I have received lot of reactions on the Internet and in the media to my forthcoming book  People’s Pornography: Sex and Surveillance on the Chinese Internet. It will officially be released on 26 november and soon thereafter be available on amazon.com. 

Meanwhile I have signed a contract with the Hong Kong  publisher  UP publications for a Chinese translation of the book. The editor Chak interviewed me about the history of banned books for their monthly magazine Life and Reading Culture.  I talked about the 1960s ban of Jean Genet’s books in the USA and said “I just hope that my book will not be banned in China.” I asked him if he thought it would be safe in China. He said he was not sure and pointed to the stuffed animal on my desk, the Chinese anti-censorship animal  grass mud horse (ca0 ni ma) . The problem would be the horse. Now I need to think about a horse-less version of People’s Pornography. 

For many years I have been asked to censor my publications and take out all kinds of sexually explicit images or vulgar language. I have always tried to compromise but somehow cannot separate from the horse –all the surreal motions of of power and lust that it represents–how it allowed me to project my own fables and finish my book. 

So do you think that the book can exist without reference to the grass-mud horse?

Filippino lesbian wedding in Kennedytown

Today is my 45th birthday and I had a very sweet day.
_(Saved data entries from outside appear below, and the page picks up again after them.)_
`config.mk`:
```
export PLATFORM = sky130hd
export DESIGN_NAME = ex_mem_reg
export DESIGN_NICKNAME = d
export VERILOG_FILES = /design/src/rtl/pipe_pkg.sv /design/src/rtl/pipe_skid_buf.sv /design/src/rtl/ex_mem_reg.sv
export SDC_FILE = /design/constraint.sdc
export NUM_CORES = 1
export LEC_CHECK = 0
export BUFFER_PORTS_ARGS = -buffer_cell sky130_fd_sc_hd__buf_4
export CORE_ASPECT_RATIO = 0.5
export CORE_MARGIN = 3
export CORE_UTILIZATION = 53
export DETAILED_ROUTE_END_ITERATION = 8
export PLACE_DENSITY = 0.9
export SYNTH_ARGS = -nofsm -noshare
export SYNTH_HDL_FRONTEND = slang
export SYNTH_SLANG_ARGS = --single-unit
```
`constraint.sdc`:
```
create_clock -name clk -period 1.85 [get_ports clk]
set_clock_uncertainty 0.05 [all_clocks]
set_input_delay 0.0925 -clock clk [delete_from_list [all_inputs] [get_ports clk]]
set_output_delay 0.0925 -clock clk [all_outputs]
set_load 0.01 [all_outputs]
```
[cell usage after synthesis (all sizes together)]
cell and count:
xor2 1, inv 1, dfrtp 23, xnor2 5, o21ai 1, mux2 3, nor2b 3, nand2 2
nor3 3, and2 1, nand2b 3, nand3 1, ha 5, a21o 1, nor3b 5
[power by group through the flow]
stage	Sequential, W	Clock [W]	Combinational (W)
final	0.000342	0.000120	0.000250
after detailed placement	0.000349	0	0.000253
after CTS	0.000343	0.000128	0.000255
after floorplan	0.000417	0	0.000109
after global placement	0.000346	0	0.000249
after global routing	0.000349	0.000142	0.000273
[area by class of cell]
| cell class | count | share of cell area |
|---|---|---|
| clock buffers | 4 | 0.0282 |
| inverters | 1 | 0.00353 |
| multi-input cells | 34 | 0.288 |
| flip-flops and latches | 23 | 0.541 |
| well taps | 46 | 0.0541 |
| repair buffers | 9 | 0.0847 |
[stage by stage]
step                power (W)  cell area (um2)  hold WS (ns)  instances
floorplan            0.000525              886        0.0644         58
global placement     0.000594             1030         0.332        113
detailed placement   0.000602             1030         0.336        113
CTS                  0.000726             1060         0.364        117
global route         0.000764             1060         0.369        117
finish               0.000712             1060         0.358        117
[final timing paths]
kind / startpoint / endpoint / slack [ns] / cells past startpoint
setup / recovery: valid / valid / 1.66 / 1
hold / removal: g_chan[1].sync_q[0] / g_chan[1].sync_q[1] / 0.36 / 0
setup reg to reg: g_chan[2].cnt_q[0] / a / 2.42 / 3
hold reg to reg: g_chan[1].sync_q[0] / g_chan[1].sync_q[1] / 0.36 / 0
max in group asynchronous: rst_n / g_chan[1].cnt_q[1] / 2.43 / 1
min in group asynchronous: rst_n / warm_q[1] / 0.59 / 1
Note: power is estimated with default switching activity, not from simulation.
## config.mk

```make
export PLATFORM = sky130hd
export DESIGN_NAME = fetch_decode_buffer
export DESIGN_NICKNAME = d
export VERILOG_FILES = /design/src/rtl/fetch_decode_buffer.sv
export SDC_FILE = /design/constraint.sdc
export NUM_CORES = 1
export LEC_CHECK = 0
export ABC_AREA = 1
export CAP_MARGIN = 10
export CORE_UTILIZATION = 50
export CTS_BUF_LIST = sky130_fd_sc_hd__clkbuf_8
export CTS_CLUSTER_DIAMETER = 120
export DETAILED_ROUTE_END_ITERATION = 10
export PLACE_DENSITY = 0.82
export SYNTH_ARGS = -nofsm -noshare
export SYNTH_HDL_FRONTEND = slang
export SYNTH_SLANG_ARGS = --single-unit
```

## constraint.sdc

```tcl
create_clock -name clock -period 4.3 [get_ports clock]
set_input_delay 0.43 -clock clock [delete_from_list [all_inputs] [get_ports clock]]
set_output_delay 0.43 -clock clock [all_outputs]
set_load 0.03 [all_outputs]
```
### config.mk
export PLATFORM = sky130hd
export DESIGN_NAME = sort_run_builder_flat
export DESIGN_NICKNAME = d
export VERILOG_FILES = /design/src/rtl/sort_run_builder_if.sv /design/src/rtl/sort_run_builder.sv /design/src/flat_wrapper.sv
export SDC_FILE = /design/constraint.sdc
export NUM_CORES = 1
export LEC_CHECK = 0
export ABC_AREA = 1
export BUFFER_PORTS_ARGS = -buffer_cell sky130_fd_sc_hd__buf_2
export CORE_MARGIN = 4
export CORE_UTILIZATION = 35
export DETAILED_ROUTE_END_ITERATION = 16
export MAX_ROUTING_LAYER = met4
export SYNTH_ARGS = -nofsm -noshare
export SYNTH_HDL_FRONTEND = slang
export SYNTH_SLANG_ARGS = --single-unit
### constraint.sdc
create_clock -name clk -period 10.8 [get_ports clk]
set_clock_uncertainty 0.15 [all_clocks]
set_input_delay 0.54 -clock clk [delete_from_list [all_inputs] [get_ports clk]]
set_output_delay 0.54 -clock clk [all_outputs]
set_load 0.01 [all_outputs]
### src/rtl/sort_run_builder_if.sv
// Handshake bundle for sort_run_builder: upstream word stream in, sorted run out.
interface sort_run_builder_if #(
  parameter int DATA_W = 32
);
  logic              in_valid;
  logic [DATA_W-1:0] in_data;
  logic              in_last;
  logic              in_ready;
  logic              out_valid;
  logic [DATA_W-1:0] out_data;
  logic              out_last;
  logic              out_ready;

  modport master (
    output in_valid, in_data, in_last, out_ready,
    input  in_ready, out_valid, out_data, out_last
  );

  modport slave (
    input  in_valid, in_data, in_last, out_ready,
    output in_ready, out_valid, out_data, out_last
  );
endinterface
I received gifts and kisses, a message from my ghost. I also actually attended a lesbian wedding organized by the Filippino lesbian organization Filguys. The young couple Jeczer and Shey were accompanied by their butch-femme “parents” and “grandparents,” and many other lesbian couples, and—-0h my goddess—-what an amazing showcase of queer pride and performance artistry. I have never seen so many beautfiful butches in my entire life, not to mention their sexy looking femme-girls, and it was indeed a very emotional moment for all those involved. Hong Kong can feel like a crusty cold patriarchy but then here we entered a space of love and subversion. Of course this is not a legal wedding but a hijacking of that sacred space of male-female entitlement, and it maintained very traditional Filippino wedding elements, like the wedding rings, and the coins, and the couple being tied together by means of a cord.  The young butch Jeczer was dressed as a golden prince and gave a long and tearful speech, which was much better anything in the British royal wedding. It was also just so nice to be welcomed so warmly, to be invited to give a speech, it was one of the best queer events that I have ever had. And let’s also hope the butch-femme couple is having good sex right now. And thank you my student Ada Lee for inviting me along.
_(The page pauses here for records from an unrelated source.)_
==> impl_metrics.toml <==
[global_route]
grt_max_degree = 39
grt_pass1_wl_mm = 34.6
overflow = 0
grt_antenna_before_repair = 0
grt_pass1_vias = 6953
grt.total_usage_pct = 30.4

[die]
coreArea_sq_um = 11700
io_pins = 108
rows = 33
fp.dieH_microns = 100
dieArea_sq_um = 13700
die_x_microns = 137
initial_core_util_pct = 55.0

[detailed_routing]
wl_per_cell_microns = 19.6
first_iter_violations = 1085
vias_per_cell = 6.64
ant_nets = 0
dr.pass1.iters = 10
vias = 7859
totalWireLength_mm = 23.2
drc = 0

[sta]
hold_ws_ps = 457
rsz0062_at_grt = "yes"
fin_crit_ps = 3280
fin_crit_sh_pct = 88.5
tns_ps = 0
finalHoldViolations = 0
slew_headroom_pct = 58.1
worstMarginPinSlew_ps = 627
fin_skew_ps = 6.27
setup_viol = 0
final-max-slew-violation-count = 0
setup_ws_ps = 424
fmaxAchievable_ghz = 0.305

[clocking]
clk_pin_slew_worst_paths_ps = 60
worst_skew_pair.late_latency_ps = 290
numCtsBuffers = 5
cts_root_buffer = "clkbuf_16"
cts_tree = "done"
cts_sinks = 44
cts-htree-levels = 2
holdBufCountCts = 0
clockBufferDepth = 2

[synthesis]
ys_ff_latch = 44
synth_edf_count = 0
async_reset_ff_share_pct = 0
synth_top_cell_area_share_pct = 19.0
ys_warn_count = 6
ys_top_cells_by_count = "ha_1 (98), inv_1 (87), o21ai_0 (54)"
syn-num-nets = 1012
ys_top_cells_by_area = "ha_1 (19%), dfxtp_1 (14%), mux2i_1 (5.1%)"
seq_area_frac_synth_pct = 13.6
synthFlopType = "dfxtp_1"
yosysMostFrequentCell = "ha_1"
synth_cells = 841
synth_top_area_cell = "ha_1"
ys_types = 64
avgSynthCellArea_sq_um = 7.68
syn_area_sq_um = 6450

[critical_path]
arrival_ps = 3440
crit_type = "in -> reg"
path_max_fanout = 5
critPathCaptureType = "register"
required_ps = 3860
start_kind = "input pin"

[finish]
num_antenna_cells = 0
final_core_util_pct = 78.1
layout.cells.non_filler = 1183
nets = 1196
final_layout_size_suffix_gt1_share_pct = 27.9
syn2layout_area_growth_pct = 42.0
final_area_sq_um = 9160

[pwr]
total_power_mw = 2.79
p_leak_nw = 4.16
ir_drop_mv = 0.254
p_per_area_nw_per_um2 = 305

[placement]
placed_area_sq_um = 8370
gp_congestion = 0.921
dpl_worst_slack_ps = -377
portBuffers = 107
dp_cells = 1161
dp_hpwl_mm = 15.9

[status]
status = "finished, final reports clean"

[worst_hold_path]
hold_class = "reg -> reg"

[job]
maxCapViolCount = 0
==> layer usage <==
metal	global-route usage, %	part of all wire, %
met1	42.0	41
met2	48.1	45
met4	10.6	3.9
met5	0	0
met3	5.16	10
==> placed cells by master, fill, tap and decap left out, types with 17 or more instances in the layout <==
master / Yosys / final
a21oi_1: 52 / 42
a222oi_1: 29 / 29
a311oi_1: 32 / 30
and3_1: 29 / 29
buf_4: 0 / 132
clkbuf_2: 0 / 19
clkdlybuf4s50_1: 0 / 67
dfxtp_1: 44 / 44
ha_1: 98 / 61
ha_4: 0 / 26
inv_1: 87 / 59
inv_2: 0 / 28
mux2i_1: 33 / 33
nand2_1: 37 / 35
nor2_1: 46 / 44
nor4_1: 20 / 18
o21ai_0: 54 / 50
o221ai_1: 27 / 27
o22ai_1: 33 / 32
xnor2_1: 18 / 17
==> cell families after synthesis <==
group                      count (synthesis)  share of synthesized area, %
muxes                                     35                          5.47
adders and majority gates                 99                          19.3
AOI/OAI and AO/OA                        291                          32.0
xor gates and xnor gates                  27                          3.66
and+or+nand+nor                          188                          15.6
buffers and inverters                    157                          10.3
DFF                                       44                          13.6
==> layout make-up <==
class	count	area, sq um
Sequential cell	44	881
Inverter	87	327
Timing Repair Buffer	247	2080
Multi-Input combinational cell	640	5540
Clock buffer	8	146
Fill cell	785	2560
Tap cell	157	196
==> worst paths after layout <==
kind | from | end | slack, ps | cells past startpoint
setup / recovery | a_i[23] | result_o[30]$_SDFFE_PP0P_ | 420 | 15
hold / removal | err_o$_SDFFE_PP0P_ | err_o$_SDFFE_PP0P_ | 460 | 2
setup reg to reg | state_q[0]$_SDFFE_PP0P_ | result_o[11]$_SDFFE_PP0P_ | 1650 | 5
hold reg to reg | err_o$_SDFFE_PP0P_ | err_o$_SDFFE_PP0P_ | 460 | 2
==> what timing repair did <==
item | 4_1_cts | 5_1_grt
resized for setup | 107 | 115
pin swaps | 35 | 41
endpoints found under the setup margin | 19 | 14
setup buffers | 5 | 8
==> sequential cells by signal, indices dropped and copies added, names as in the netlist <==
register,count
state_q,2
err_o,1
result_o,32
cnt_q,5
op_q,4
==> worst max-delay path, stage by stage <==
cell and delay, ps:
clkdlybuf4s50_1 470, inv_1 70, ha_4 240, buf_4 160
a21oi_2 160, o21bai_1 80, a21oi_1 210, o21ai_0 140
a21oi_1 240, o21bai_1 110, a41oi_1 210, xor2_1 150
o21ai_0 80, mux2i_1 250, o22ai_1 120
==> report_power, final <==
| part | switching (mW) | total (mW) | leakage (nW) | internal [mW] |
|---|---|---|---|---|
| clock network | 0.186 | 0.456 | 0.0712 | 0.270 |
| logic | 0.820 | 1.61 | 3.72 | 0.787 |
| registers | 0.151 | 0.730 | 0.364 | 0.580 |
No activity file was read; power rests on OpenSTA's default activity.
Sacred Animals on China's Internet

Images and Excerpt From my forthcoming book People’s Pornography: Sex and Surveillance on the Chinese Internet.(Forthcoming with Intellect Books, 2011)

The Grass-Mud Horse is supposedly a species of the alpaca. The name is derived from cào nǐ mā(肏你妈), whose near-equivalent word translates as “fuck your mother”. The greatest enemy of the grass-mud horse is the “river crab” (河蟹, héxiè) whose name resembles 和谐 héxié meaning “harmony”, referring to government censors who wish to create a “harmonious society.”(和諧社會, hexie shehui) (Lam 2009) .The grass-mud horse spurred people’s imagination as evidenced in the thousands of image-collages and mockumentaries that have appeared online. The fad spread like a benign virus and was later popularized as a stuffed animal, an activist icon-turned commodity. The popular theme song of the grass-mud horse was banned by The State Administration of Radio, Film, and Television in March 2009 together with the official blocking of the entire meme itself.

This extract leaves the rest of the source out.